-- Entries supplied --

===== config.mk =====
export PLATFORM = sky130hd
export DESIGN_NAME = pin_reset_irq_logic
export DESIGN_NICKNAME = d
export VERILOG_FILES = /design/src/logic/pin_irq_pkg.sv /design/src/logic/pin_reset_irq_logic.sv /design/src/logic/bit_sync.sv
export SDC_FILE = /design/constraint.sdc
export NUM_CORES = 1
export LEC_CHECK = 0
export CORE_MARGIN = 5
export CORE_UTILIZATION = 30
export DETAILED_ROUTE_END_ITERATION = 10
export DONT_BUFFER_PORTS = 1
export PLACE_DENSITY = 0.55
export SYNTH_ARGS = -nofsm -noshare
export SYNTH_HDL_FRONTEND = slang
export SYNTH_SLANG_ARGS = --single-unit

===== constraint.sdc =====
create_clock -name clk -period 2.85 [get_ports clk]
set_input_delay 0.4275 -clock clk [delete_from_list [all_inputs] [get_ports clk]]
set_output_delay 0.4275 -clock clk [all_outputs]
set_load 0.05 [all_outputs]

===== src/logic/pin_irq_pkg.sv =====
// Constants shared by the pin, reset and interrupt control block.
// Assumes a 250 MHz system clock and a 32-bit AXI4-Lite register bus.
package pin_irq_pkg;

    // ----------------------------------------
    // Register byte offsets
    // ----------------------------------------
    localparam logic [7:0] PORTA_DATA_OFS = 8'h00;
    localparam logic [7:0] PORTA_DIR_OFS = 8'h04;
    localparam logic [7:0] PORTA_PULL_OFS = 8'h08;
    localparam logic [7:0] PORTB_CTRL_OFS = 8'h0C;
    localparam logic [7:0] PIN_STATE_OFS = 8'h10;
    localparam logic [7:0] IRQ_STATUS_OFS = 8'h14;
    localparam logic [7:0] IRQ_MASK_OFS = 8'h18;

    // ----------------------------------------
    // Field positions
    // ----------------------------------------
    localparam int PB_DATA_LSB = 0;
    localparam int PB_DIR_LSB = 2;
    localparam int PB_PULL_LSB = 4;
    localparam int ST_EXT = 0;
    localparam int ST_WDOG = 1;
    localparam int ST_ILADR = 2;

    // ----------------------------------------
    // Reset values and bus answers
    // ----------------------------------------
    localparam logic [7:0] PORTA_RESET = 8'h00;
    localparam logic [1:0] PORTB_RESET = 2'h0;
    localparam logic [2:0] MASK_RESET = 3'h0;
    localparam logic [1:0] RESP_OKAY = 2'h0;
    localparam logic [1:0] RESP_SLVERR = 2'h2;

    // ----------------------------------------
    // Timing
    // ----------------------------------------
    localparam int CLK_PERIOD_NS = 4;
    localparam int OP_DIVIDE = 2;
    localparam int PULL_TIME_NS = 32;
    localparam int PULL_OP_CYCLES =
        PULL_TIME_NS / (CLK_PERIOD_NS * OP_DIVIDE);

    // Reset pin pulldown sequencer; one bit flips per step, save WAIT back to IDLE
    typedef enum logic [1:0] {
        PD_IDLE = 2'h0,
        PD_PULL = 2'h1,
        PD_WAIT = 2'h3
    } pulldown_t;

endpackage


===== src/logic/pin_reset_irq_logic.sv =====
// Pin-level reset, external interrupt and port direction control.
// Assumes pins arrive asynchronously; watchdog, illegal-address and
// programming-port signals come from logic on clk.
//
// How it works
// - While the reset pin is held low the block holds the core in reset.
// - A watchdog or illegal-address reset pulls the reset pin low itself.
// - A build option picks edge-only or edge-plus-level request sensing.
// - The request reaches the core without waiting for the divided clock.
// - With keyboard wake-up built in, port A lines 0-3 high also request.
// - The keyboard lines use the same edge or level sensing as the pin.
// - After any reset all port A lines are inputs, save in programming.
// - Port B line 0 is a software direction line, input after reset, save in programming.
// - Port B line 1 is input after reset, save programming or RC build.
// - With pulldowns built in, each port A pin has a software pulldown.
// - The operating clock is the input clock divided by two.
`timescale 1ns/1ps
module pin_reset_irq_logic #(
    parameter bit EDGE_AND_LEVEL = 1'b0,
    parameter bit KEYBOARD_EN = 1'b0,
    parameter bit PULLDOWN_EN = 1'b1,
    parameter bit RC_THREE_PIN = 1'b0
) (
    input wire logic clk,
    input wire logic rst_n,
    // AXI4-Lite slave
    input wire logic [7:0] awaddr,
    input wire logic awvalid,
    output logic awready,
    input wire logic [31:0] wdata,
    input wire logic [3:0] wstrb,
    input wire logic wvalid,
    output logic wready,
    output logic [1:0] bresp,
    output logic bvalid,
    input wire logic bready,
    input wire logic [7:0] araddr,
    input wire logic arvalid,
    output logic arready,
    output logic [31:0] rdata,
    output logic [1:0] rresp,
    output logic rvalid,
    input wire logic rready,
    // Reset pin, open drain
    input wire logic resetPinInN,
    output logic resetPinOut,
    output logic resetPinOe,
    // Interrupt request pin and core side
    input wire logic requestPinN,
    input wire logic irqAck,
    output logic cpuIrq,
    output logic irqOut,
    // Internal reset causes and core reset
    input wire logic watchdogTimeout,
    input wire logic illegalAddress,
    output logic cpuReset,
    output logic opClockEnable,
    // Serial programming strap and its port drive
    input wire logic serialProgMode,
    input wire logic [9:0] progPortOut,
    input wire logic [9:0] progPortOe,
    // RC oscillator third terminal drive
    input wire logic rcDrive,
    // Port A and port B pins
    input wire logic [7:0] portAIn,
    output logic [7:0] portAOut,
    output logic [7:0] portAOe,
    output logic [7:0] portAPullEn,
    input wire logic [1:0] portBIn,
    output logic [1:0] portBOut,
    output logic [1:0] portBOe,
    output logic [1:0] portBPullEn
);
    typedef struct packed {
        logic opPhase;
        logic opEnable;
        logic [7:0] aData;
        logic [7:0] aDir;
        logic [7:0] aPull;
        logic [1:0] bData;
        logic [1:0] bDir;
        logic [1:0] bPull;
        logic [2:0] status;
        logic [2:0] mask;
        logic reqPrev;
        logic irqPending;
        pin_irq_pkg::pulldown_t pd;
        logic [2:0] pullCount;
        logic coreReset;
        logic [7:0] aOut;
        logic [7:0] aOe;
        logic [7:0] aPullEn;
        logic [1:0] bOut;
        logic [1:0] bOe;
        logic [1:0] bPullEn;
        logic pinOe;
        logic irqLine;
        logic coreIrq;
        logic awHeld;
        logic [7:0] awAddr;
        logic wHeld;
        logic [31:0] wData;
        logic [3:0] wStrb;
        logic awRdy;
        logic wRdy;
        logic bValid;
        logic [1:0] bResp;
        logic arRdy;
        logic rValid;
        logic [31:0] rData;
        logic [1:0] rResp;
    } state_t;

    state_t cur;
    state_t next_cur;

    // ----------------------------------------
    // Pin synchronisers
    // ----------------------------------------
    logic [12:0] pinSync;
    logic [7:0] portASync;
    logic [1:0] portBSync;
    logic requestSyncN;
    logic resetSyncN;
    logic progSync;

    bit_sync #(.W(13)) pinSyncInst (
        .clk(clk),
        .rst_n(rst_n),
        .d({serialProgMode, resetPinInN, ~requestPinN, portBIn, portAIn}),
        .q(pinSync)
    );

    assign portASync = pinSync[7:0];
    assign portBSync = pinSync[9:8];
    assign requestSyncN = !pinSync[10]; // Stored inverted: reset reads idle
    assign resetSyncN = pinSync[11];
    assign progSync = pinSync[12];

    // ----------------------------------------
    // Combined request source
    // ----------------------------------------
    logic keyActive;
    logic reqNow;
    logic reqEdge;

    // Keyboard lines are active high, the pin active low
    assign keyActive = KEYBOARD_EN && (|portASync[3:0]);
    assign reqNow = !requestSyncN || keyActive;
    assign reqEdge = reqNow && !cur.reqPrev;

    // ----------------------------------------
    // Next state
    // ----------------------------------------
    always_comb begin
        logic [2:0] setNow;
        logic doWrite;
        logic [7:0] lane;
        logic [31:0] rd;
        logic rdHit;
        logic [2:0] rdClear;
        logic trigger;
        setNow = 3'h0;
        doWrite = 1'b0;
        lane = 8'h00;
        rd = 32'h0;
        rdHit = 1'b1;
        rdClear = 3'h0;
        trigger = 1'b0;
        next_cur = cur;

        // Divide by two for the operating clock enable
        next_cur.opPhase = !cur.opPhase;
        next_cur.opEnable = cur.opPhase;

        // Edge always triggers; level only when built for it
        trigger = reqEdge || (EDGE_AND_LEVEL && reqNow);
        next_cur.reqPrev = reqNow;
        setNow[pin_irq_pkg::ST_EXT] = trigger;
        setNow[pin_irq_pkg::ST_WDOG] = watchdogTimeout;
        setNow[pin_irq_pkg::ST_ILADR] = illegalAddress;

        // Pending edge holds until the core acknowledges; set wins
        if (irqAck) begin
            next_cur.irqPending = 1'b0;
        end
        if (reqEdge) begin
            next_cur.irqPending = 1'b1;
        end
        // Not gated by opEnable, so no alignment to the core clock
        next_cur.coreIrq = next_cur.irqPending
            || (EDGE_AND_LEVEL && reqNow);

        // Reset pin pulldown sequence
        unique case (cur.pd)
            pin_irq_pkg::PD_IDLE: begin
                if (watchdogTimeout || illegalAddress) begin
                    next_cur.pd = pin_irq_pkg::PD_PULL;
                    next_cur.pullCount =
                        3'(pin_irq_pkg::PULL_OP_CYCLES - 1);
                end
            end
            pin_irq_pkg::PD_PULL: begin
                if (cur.opEnable) begin
                    if (cur.pullCount == 3'h0) begin
                        next_cur.pd = pin_irq_pkg::PD_WAIT;
                    end else begin
                        next_cur.pullCount = cur.pullCount - 3'h1;
                    end
                end
            end
            pin_irq_pkg::PD_WAIT: begin
                // Board RC may hold the pin low a while longer
                if (resetSyncN) begin
                    next_cur.pd = pin_irq_pkg::PD_IDLE;
                end
            end
            default: begin
                next_cur.pd = pin_irq_pkg::PD_IDLE;
            end
        endcase
        next_cur.pinOe = (next_cur.pd == pin_irq_pkg::PD_PULL);
        next_cur.coreReset = !resetSyncN
            || (next_cur.pd != pin_irq_pkg::PD_IDLE);

        // AXI write channel capture, either order
        if (awvalid && cur.awRdy) begin
            next_cur.awHeld = 1'b1;
            next_cur.awAddr = awaddr;
        end
        if (wvalid && cur.wRdy) begin
            next_cur.wHeld = 1'b1;
            next_cur.wData = wdata;
            next_cur.wStrb = wstrb;
        end
        if (bready && cur.bValid) begin
            next_cur.bValid = 1'b0;
        end
        if (cur.awHeld && cur.wHeld && !cur.bValid) begin
            doWrite = cur.wStrb[0];
            lane = cur.wData[7:0];
            next_cur.awHeld = 1'b0;
            next_cur.wHeld = 1'b0;
            next_cur.bValid = 1'b1;
            next_cur.bResp = pin_irq_pkg::RESP_OKAY;
            unique case (cur.awAddr)
                pin_irq_pkg::PORTA_DATA_OFS: begin
                    if (doWrite) next_cur.aData = lane;
                end
                pin_irq_pkg::PORTA_DIR_OFS: begin
                    if (doWrite) next_cur.aDir = lane;
                end
                pin_irq_pkg::PORTA_PULL_OFS: begin
                    // Pulldown storage exists only when built in
                    if (doWrite && PULLDOWN_EN) begin
                        next_cur.aPull = lane;
                    end
                end
                pin_irq_pkg::PORTB_CTRL_OFS: begin
                    if (doWrite) begin
                        next_cur.bData = lane[pin_irq_pkg::PB_DATA_LSB +: 2];
                        next_cur.bDir = lane[pin_irq_pkg::PB_DIR_LSB +: 2];
                        if (PULLDOWN_EN) begin
                            next_cur.bPull =
                                lane[pin_irq_pkg::PB_PULL_LSB +: 2];
                        end
                    end
                end
                pin_irq_pkg::IRQ_MASK_OFS: begin
                    if (doWrite) next_cur.mask = lane[2:0];
                end
                pin_irq_pkg::PIN_STATE_OFS,
                pin_irq_pkg::IRQ_STATUS_OFS: begin
                    // Read-only: accepted and discarded
                end
                default: begin
                    next_cur.bResp = pin_irq_pkg::RESP_SLVERR;
                end
            endcase
        end

        // AXI read channel
        if (rready && cur.rValid) begin
            next_cur.rValid = 1'b0;
        end
        if (arvalid && cur.arRdy) begin
            unique case (araddr)
                pin_irq_pkg::PORTA_DATA_OFS: rd = {24'h0, cur.aData};
                pin_irq_pkg::PORTA_DIR_OFS: rd = {24'h0, cur.aDir};
                pin_irq_pkg::PORTA_PULL_OFS: rd = {24'h0, cur.aPull};
                pin_irq_pkg::PORTB_CTRL_OFS:
                    rd = {26'h0, cur.bPull, cur.bDir, cur.bData};
                pin_irq_pkg::PIN_STATE_OFS:
                    rd = {19'h0, progSync, resetSyncN, requestSyncN,
                          portBSync, portASync};
                pin_irq_pkg::IRQ_STATUS_OFS: begin
                    rd = {29'h0, cur.status};
                    rdClear = cur.status;
                end
                pin_irq_pkg::IRQ_MASK_OFS: rd = {29'h0, cur.mask};
                default: rdHit = 1'b0;
            endcase
            next_cur.rValid = 1'b1;
            next_cur.rData = rd;
            next_cur.rResp = rdHit ? pin_irq_pkg::RESP_OKAY
                                   : pin_irq_pkg::RESP_SLVERR;
        end
        // Clear on read, but a new event in the same cycle survives
        next_cur.status = (cur.status & ~rdClear) | setNow;
        next_cur.irqLine = |(next_cur.status & next_cur.mask);

        // Any reset returns the port direction registers to inputs
        if (cur.coreReset) begin
            next_cur.aDir = pin_irq_pkg::PORTA_RESET;
            next_cur.bDir = pin_irq_pkg::PORTB_RESET;
        end

        // Pin drive; programming mode overrides the registers
        next_cur.aOut = next_cur.aData;
        next_cur.aOe = next_cur.aDir;
        next_cur.bOut = next_cur.bData;
        next_cur.bOe = next_cur.bDir;
        if (progSync) begin
            next_cur.aOut = progPortOut[7:0];
            next_cur.aOe = progPortOe[7:0];
            next_cur.bOut = progPortOut[9:8];
            next_cur.bOe = progPortOe[9:8];
        end
        if (RC_THREE_PIN) begin
            // Third oscillator terminal owns line one
            next_cur.bOut[1] = rcDrive;
            next_cur.bOe[1] = 1'b1;
        end
        // A pulldown is pointless on a line the block drives
        next_cur.aPullEn = next_cur.aPull & ~next_cur.aOe;
        next_cur.bPullEn = next_cur.bPull & ~next_cur.bOe;

        // One transaction of each kind in flight
        next_cur.awRdy = !next_cur.awHeld && !next_cur.bValid;
        next_cur.wRdy = !next_cur.wHeld && !next_cur.bValid;
        next_cur.arRdy = !next_cur.rValid;
    end

    // ----------------------------------------
    // State register
    // ----------------------------------------
    always_ff @(posedge clk or negedge rst_n) begin
        if (!rst_n) begin
            cur <= '0;
            cur.pd <= pin_irq_pkg::PD_IDLE;
            cur.mask <= pin_irq_pkg::MASK_RESET;
            cur.coreReset <= 1'b1;
        end else begin
            cur <= next_cur;
        end
    end

    // Outputs straight from the state register; the reset pin data is tied low
    assign awready = cur.awRdy;
    assign wready = cur.wRdy;
    assign bvalid = cur.bValid;
    assign bresp = cur.bResp;
    assign arready = cur.arRdy;
    assign rvalid = cur.rValid;
    assign rdata = cur.rData;
    assign rresp = cur.rResp;
    assign resetPinOut = 1'b0;
    assign resetPinOe = cur.pinOe;
    assign cpuIrq = cur.coreIrq;
    assign irqOut = cur.irqLine;
    assign cpuReset = cur.coreReset;
    assign opClockEnable = cur.opEnable;
    assign portAOut = cur.aOut;
    assign portAOe = cur.aOe;
    assign portAPullEn = cur.aPullEn;
    assign portBOut = cur.bOut;
    assign portBOe = cur.bOe;
    assign portBPullEn = cur.bPullEn;
endmodule // pin_reset_irq_logic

-- What the task requires --
Look through the entries above for the word "terminal". Copy every line where it shows up.

-- Expected output --
    // RC oscillator third terminal drive
            // Third oscillator terminal owns line one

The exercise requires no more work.